╭─ SUPPLIED RECORDS

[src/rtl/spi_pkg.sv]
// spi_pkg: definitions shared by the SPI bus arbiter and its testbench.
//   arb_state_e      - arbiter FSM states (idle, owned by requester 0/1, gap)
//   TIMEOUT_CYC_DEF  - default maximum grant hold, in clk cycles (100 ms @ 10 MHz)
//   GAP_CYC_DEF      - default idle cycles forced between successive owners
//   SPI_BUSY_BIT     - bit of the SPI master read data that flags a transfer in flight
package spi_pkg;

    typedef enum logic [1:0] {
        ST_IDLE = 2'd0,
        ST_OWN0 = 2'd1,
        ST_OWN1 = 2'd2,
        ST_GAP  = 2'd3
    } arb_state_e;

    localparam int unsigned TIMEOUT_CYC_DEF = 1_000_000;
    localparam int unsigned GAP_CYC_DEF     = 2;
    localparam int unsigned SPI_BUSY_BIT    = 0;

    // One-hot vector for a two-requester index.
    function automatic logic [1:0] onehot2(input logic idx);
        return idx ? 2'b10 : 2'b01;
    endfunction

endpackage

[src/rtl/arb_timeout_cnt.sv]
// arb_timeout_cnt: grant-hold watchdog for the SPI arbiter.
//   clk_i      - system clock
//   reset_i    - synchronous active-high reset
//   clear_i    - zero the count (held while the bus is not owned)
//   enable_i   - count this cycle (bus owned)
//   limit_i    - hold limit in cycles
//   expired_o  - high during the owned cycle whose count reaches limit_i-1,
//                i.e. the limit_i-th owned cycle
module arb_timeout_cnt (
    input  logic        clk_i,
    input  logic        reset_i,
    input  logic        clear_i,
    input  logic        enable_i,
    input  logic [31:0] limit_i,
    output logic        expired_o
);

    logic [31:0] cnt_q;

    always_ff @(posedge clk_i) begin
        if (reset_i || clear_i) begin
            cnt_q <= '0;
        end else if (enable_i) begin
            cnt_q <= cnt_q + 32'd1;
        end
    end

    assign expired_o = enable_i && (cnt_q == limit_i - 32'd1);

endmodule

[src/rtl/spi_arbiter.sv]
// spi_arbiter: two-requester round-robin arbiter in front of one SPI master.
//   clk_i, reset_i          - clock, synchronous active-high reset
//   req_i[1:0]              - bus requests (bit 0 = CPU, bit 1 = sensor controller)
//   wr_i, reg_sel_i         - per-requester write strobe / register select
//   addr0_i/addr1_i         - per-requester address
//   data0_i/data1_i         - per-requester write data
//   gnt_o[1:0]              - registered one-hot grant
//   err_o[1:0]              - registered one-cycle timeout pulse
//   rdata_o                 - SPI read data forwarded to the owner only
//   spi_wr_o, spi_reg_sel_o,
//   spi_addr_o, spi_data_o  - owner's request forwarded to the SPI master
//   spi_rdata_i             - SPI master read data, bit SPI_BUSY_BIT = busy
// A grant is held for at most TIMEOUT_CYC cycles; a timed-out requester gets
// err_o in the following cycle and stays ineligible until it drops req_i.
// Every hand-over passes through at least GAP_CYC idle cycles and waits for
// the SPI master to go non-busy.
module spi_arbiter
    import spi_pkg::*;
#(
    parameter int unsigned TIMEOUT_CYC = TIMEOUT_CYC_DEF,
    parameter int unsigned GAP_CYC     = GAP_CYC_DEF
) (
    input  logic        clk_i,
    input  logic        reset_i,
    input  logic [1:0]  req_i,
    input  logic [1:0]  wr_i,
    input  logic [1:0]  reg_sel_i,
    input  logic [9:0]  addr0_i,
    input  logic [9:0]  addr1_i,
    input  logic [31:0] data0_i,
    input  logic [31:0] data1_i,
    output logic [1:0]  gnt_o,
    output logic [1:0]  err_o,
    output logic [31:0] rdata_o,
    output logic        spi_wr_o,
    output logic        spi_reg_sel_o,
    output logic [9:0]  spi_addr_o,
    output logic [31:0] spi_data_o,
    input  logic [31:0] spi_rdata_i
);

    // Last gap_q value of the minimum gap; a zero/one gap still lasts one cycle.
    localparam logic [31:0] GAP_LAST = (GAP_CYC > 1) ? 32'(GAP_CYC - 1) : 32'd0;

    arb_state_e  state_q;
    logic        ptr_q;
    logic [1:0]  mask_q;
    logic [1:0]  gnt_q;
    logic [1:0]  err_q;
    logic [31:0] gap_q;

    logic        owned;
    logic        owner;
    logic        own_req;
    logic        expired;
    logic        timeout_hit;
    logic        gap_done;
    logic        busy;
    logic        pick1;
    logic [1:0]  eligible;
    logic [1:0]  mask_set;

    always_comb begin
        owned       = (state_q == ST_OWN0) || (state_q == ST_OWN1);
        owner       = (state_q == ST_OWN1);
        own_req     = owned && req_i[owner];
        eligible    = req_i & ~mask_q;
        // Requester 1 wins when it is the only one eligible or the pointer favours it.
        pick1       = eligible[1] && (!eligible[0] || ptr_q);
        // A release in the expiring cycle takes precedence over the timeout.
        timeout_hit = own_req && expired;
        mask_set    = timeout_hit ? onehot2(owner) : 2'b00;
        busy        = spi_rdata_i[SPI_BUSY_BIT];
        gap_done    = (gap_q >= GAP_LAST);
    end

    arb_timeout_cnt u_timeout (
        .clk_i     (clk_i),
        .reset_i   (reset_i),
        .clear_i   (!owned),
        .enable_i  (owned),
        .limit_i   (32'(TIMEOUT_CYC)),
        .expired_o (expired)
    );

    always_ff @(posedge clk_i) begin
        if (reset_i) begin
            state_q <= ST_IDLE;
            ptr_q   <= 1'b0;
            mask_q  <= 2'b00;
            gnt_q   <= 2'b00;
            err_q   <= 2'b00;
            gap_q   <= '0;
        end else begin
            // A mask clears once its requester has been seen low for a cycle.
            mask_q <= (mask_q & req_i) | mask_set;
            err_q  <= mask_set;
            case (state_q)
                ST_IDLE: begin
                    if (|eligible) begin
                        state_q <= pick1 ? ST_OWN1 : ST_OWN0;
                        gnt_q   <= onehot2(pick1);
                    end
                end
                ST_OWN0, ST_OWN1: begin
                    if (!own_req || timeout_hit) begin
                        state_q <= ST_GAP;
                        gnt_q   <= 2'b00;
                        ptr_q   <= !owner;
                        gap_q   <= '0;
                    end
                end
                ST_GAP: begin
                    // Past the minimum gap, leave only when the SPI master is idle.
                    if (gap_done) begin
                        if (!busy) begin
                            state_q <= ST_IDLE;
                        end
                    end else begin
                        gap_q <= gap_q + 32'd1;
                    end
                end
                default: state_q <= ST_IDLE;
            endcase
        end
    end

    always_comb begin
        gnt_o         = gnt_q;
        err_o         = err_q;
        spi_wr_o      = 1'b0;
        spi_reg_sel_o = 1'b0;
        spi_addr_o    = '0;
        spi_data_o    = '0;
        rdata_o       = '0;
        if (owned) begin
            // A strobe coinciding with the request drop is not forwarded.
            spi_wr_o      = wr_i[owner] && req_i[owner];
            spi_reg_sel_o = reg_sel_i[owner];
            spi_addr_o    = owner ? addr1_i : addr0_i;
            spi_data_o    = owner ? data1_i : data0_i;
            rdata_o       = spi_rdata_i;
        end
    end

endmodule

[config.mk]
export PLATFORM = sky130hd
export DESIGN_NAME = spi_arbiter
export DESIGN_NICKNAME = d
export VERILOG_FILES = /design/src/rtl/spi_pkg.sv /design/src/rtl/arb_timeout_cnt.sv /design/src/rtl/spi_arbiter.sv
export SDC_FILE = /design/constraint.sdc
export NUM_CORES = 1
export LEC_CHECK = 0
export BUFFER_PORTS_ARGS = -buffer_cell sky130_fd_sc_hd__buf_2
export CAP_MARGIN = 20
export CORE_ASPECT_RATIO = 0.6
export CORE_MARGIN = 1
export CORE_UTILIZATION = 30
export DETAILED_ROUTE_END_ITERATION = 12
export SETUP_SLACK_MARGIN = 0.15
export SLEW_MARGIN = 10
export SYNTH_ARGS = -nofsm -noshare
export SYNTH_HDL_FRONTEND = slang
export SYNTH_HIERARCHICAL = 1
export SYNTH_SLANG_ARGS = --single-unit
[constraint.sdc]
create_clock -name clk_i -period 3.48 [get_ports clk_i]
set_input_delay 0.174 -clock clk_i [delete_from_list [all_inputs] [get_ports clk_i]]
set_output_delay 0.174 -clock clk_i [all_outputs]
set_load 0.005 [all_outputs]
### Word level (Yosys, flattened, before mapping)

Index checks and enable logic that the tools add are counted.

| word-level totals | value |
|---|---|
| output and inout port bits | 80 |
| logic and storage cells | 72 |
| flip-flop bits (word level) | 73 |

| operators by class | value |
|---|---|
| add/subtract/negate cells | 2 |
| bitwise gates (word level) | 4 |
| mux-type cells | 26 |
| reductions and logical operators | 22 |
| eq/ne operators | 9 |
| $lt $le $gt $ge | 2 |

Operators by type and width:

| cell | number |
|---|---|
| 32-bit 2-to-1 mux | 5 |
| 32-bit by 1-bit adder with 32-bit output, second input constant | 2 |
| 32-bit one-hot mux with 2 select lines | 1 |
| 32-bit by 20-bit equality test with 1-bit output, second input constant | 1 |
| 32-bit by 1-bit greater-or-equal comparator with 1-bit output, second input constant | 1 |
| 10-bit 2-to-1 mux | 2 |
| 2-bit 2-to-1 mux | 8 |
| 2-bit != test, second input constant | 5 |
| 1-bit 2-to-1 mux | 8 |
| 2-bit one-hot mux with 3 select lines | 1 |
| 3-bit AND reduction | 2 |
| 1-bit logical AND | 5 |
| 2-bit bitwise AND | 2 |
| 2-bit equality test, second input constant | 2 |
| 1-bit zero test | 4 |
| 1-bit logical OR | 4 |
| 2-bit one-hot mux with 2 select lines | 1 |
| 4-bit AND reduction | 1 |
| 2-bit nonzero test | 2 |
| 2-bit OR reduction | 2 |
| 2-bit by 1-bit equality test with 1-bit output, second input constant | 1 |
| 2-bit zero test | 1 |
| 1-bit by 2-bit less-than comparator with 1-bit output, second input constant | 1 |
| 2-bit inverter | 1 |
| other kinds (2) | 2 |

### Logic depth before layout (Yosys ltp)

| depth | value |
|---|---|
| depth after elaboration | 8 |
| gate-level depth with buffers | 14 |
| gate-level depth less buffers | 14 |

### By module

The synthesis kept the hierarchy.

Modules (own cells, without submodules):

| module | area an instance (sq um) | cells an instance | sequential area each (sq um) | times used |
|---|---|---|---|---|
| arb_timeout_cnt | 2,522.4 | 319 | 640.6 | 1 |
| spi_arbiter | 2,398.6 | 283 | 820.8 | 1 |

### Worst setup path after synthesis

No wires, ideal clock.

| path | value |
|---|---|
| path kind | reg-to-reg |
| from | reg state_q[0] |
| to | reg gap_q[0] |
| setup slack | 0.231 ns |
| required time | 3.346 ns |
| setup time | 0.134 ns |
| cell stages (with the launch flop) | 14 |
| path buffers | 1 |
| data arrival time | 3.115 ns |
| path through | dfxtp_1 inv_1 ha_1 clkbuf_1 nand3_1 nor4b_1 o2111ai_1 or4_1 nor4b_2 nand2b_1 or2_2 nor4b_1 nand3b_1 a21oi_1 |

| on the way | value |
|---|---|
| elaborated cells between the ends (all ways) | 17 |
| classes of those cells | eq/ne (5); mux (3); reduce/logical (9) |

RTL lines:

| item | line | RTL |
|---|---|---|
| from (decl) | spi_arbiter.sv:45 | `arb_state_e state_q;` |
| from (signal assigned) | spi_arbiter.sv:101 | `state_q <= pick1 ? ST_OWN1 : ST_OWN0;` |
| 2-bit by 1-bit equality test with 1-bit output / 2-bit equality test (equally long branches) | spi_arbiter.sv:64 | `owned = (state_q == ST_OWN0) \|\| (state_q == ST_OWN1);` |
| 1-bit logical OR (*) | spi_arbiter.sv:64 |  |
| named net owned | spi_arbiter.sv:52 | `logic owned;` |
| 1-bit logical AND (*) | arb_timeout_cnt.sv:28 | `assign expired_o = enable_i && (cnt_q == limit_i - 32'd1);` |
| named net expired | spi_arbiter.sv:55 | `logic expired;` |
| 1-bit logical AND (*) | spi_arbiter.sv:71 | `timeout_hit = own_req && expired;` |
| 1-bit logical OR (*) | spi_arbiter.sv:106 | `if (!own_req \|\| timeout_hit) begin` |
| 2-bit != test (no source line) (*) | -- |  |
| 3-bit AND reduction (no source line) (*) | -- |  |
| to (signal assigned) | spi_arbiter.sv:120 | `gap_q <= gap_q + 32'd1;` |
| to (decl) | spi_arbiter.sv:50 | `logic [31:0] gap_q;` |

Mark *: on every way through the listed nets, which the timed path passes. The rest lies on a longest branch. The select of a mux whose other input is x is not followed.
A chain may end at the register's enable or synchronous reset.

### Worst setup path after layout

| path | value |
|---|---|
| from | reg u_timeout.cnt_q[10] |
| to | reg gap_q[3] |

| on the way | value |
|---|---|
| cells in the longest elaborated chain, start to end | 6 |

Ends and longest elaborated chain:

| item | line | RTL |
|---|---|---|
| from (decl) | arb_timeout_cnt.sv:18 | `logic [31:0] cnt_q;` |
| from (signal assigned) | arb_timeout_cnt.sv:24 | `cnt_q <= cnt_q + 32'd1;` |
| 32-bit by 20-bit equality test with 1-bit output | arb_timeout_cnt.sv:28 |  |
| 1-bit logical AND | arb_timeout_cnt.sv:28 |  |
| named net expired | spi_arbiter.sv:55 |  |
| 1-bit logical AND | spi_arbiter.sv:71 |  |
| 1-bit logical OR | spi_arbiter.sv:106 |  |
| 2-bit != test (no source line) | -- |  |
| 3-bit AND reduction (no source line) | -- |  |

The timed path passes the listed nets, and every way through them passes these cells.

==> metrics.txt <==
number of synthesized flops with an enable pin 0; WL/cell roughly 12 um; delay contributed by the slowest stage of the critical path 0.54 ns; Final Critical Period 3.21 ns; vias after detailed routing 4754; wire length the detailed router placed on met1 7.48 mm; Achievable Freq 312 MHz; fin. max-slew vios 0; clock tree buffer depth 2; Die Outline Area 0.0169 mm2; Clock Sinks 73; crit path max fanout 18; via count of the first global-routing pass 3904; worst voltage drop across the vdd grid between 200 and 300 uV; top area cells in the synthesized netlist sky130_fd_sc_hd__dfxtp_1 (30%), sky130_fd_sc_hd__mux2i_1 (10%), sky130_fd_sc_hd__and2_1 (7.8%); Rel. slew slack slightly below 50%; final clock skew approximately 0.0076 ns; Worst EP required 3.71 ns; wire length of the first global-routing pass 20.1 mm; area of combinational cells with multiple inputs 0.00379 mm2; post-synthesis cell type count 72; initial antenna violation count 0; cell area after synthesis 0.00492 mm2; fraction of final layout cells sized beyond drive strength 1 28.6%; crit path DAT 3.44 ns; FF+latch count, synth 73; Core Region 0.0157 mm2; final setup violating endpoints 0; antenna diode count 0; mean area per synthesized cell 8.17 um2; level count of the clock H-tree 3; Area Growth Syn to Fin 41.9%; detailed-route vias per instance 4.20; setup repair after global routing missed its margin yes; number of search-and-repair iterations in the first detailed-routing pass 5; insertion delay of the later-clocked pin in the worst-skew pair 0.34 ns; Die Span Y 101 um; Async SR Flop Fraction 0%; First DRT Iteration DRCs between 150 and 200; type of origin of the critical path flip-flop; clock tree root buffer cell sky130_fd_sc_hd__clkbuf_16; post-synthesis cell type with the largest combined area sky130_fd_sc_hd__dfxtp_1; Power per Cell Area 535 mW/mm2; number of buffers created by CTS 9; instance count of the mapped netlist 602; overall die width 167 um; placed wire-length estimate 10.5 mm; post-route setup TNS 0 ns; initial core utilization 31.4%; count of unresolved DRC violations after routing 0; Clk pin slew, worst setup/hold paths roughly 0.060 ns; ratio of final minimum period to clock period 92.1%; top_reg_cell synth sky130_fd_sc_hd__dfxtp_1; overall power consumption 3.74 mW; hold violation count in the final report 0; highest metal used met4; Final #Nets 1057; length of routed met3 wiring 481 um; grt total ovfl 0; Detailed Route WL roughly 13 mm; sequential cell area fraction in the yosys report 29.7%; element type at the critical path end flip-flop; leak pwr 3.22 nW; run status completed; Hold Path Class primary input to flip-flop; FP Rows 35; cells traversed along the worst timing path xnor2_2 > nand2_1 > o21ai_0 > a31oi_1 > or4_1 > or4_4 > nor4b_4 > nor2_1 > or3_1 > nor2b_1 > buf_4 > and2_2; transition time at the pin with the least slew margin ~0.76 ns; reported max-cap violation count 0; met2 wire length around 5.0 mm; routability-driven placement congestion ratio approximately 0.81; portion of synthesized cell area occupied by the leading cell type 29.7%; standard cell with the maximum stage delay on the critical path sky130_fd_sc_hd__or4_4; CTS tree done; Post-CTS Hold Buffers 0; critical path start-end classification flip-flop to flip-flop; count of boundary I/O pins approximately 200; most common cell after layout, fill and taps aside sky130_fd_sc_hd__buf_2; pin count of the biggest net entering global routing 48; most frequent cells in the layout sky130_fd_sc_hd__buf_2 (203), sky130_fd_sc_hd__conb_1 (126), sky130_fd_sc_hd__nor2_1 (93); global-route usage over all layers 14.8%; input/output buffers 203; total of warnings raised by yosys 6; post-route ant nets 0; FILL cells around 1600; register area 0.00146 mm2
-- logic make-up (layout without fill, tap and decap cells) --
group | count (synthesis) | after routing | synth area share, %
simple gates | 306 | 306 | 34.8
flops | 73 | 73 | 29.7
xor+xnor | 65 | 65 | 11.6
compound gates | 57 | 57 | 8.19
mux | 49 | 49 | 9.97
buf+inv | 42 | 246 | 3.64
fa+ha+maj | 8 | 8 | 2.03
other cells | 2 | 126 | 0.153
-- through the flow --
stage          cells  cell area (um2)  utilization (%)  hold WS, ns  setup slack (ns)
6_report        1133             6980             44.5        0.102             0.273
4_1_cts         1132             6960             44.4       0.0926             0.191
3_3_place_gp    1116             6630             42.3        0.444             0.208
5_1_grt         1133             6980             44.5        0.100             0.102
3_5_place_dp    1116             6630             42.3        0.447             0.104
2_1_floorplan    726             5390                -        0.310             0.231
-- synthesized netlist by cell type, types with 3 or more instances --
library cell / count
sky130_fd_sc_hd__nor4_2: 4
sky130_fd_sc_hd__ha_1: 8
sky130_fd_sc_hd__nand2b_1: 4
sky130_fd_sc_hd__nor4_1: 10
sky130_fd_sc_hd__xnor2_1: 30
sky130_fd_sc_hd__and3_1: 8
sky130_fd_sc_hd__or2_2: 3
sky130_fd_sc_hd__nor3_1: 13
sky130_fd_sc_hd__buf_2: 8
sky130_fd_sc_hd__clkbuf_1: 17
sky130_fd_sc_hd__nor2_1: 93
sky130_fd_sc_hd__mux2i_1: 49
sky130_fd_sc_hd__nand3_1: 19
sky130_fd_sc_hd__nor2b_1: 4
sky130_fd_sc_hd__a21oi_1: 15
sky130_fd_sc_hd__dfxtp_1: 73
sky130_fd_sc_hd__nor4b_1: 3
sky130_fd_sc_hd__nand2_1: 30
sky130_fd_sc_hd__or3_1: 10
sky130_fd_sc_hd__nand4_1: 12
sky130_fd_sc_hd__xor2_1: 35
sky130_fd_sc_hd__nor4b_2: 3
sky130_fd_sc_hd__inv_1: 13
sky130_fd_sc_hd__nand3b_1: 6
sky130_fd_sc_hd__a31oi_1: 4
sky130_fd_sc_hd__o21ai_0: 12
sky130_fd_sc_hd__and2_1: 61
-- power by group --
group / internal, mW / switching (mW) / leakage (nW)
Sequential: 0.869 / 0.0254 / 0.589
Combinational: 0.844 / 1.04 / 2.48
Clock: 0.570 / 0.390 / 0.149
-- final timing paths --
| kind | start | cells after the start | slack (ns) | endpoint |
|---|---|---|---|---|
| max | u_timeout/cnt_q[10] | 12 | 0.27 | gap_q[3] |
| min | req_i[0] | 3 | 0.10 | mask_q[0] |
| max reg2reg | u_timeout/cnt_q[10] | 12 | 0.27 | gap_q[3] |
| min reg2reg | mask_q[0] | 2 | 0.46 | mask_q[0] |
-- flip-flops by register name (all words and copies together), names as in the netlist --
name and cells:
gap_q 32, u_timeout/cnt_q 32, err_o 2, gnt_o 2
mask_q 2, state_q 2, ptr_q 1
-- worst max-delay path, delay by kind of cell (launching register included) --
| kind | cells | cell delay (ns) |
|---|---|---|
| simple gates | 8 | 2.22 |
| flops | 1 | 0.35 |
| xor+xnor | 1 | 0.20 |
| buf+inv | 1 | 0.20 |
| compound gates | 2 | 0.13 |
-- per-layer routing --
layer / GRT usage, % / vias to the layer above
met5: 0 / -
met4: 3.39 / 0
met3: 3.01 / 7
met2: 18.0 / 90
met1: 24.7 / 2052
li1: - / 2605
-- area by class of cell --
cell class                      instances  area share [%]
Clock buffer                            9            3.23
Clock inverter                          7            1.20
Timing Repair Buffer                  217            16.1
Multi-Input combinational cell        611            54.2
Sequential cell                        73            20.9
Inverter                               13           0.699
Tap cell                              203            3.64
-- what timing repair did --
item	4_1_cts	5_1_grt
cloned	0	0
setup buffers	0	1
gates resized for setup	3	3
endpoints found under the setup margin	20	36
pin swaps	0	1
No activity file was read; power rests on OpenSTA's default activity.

╰─

YOUR GOAL >> What you give back should be exactly the lines of the data above from the line with "2-to-1 mux | 2 |" through the line with "time | 3.115 ns |", both of those included, and nothing more.

RESULT OF THIS TASK >>
| 10-bit 2-to-1 mux | 2 |
| 2-bit 2-to-1 mux | 8 |
| 2-bit != test, second input constant | 5 |
| 1-bit 2-to-1 mux | 8 |
| 2-bit one-hot mux with 3 select lines | 1 |
| 3-bit AND reduction | 2 |
| 1-bit logical AND | 5 |
| 2-bit bitwise AND | 2 |
| 2-bit equality test, second input constant | 2 |
| 1-bit zero test | 4 |
| 1-bit logical OR | 4 |
| 2-bit one-hot mux with 2 select lines | 1 |
| 4-bit AND reduction | 1 |
| 2-bit nonzero test | 2 |
| 2-bit OR reduction | 2 |
| 2-bit by 1-bit equality test with 1-bit output, second input constant | 1 |
| 2-bit zero test | 1 |
| 1-bit by 2-bit less-than comparator with 1-bit output, second input constant | 1 |
| 2-bit inverter | 1 |
| other kinds (2) | 2 |

### Logic depth before layout (Yosys ltp)

| depth | value |
|---|---|
| depth after elaboration | 8 |
| gate-level depth with buffers | 14 |
| gate-level depth less buffers | 14 |

### By module

The synthesis kept the hierarchy.

Modules (own cells, without submodules):

| module | area an instance (sq um) | cells an instance | sequential area each (sq um) | times used |
|---|---|---|---|---|
| arb_timeout_cnt | 2,522.4 | 319 | 640.6 | 1 |
| spi_arbiter | 2,398.6 | 283 | 820.8 | 1 |

### Worst setup path after synthesis

No wires, ideal clock.

| path | value |
|---|---|
| path kind | reg-to-reg |
| from | reg state_q[0] |
| to | reg gap_q[0] |
| setup slack | 0.231 ns |
| required time | 3.346 ns |
| setup time | 0.134 ns |
| cell stages (with the launch flop) | 14 |
| path buffers | 1 |
| data arrival time | 3.115 ns |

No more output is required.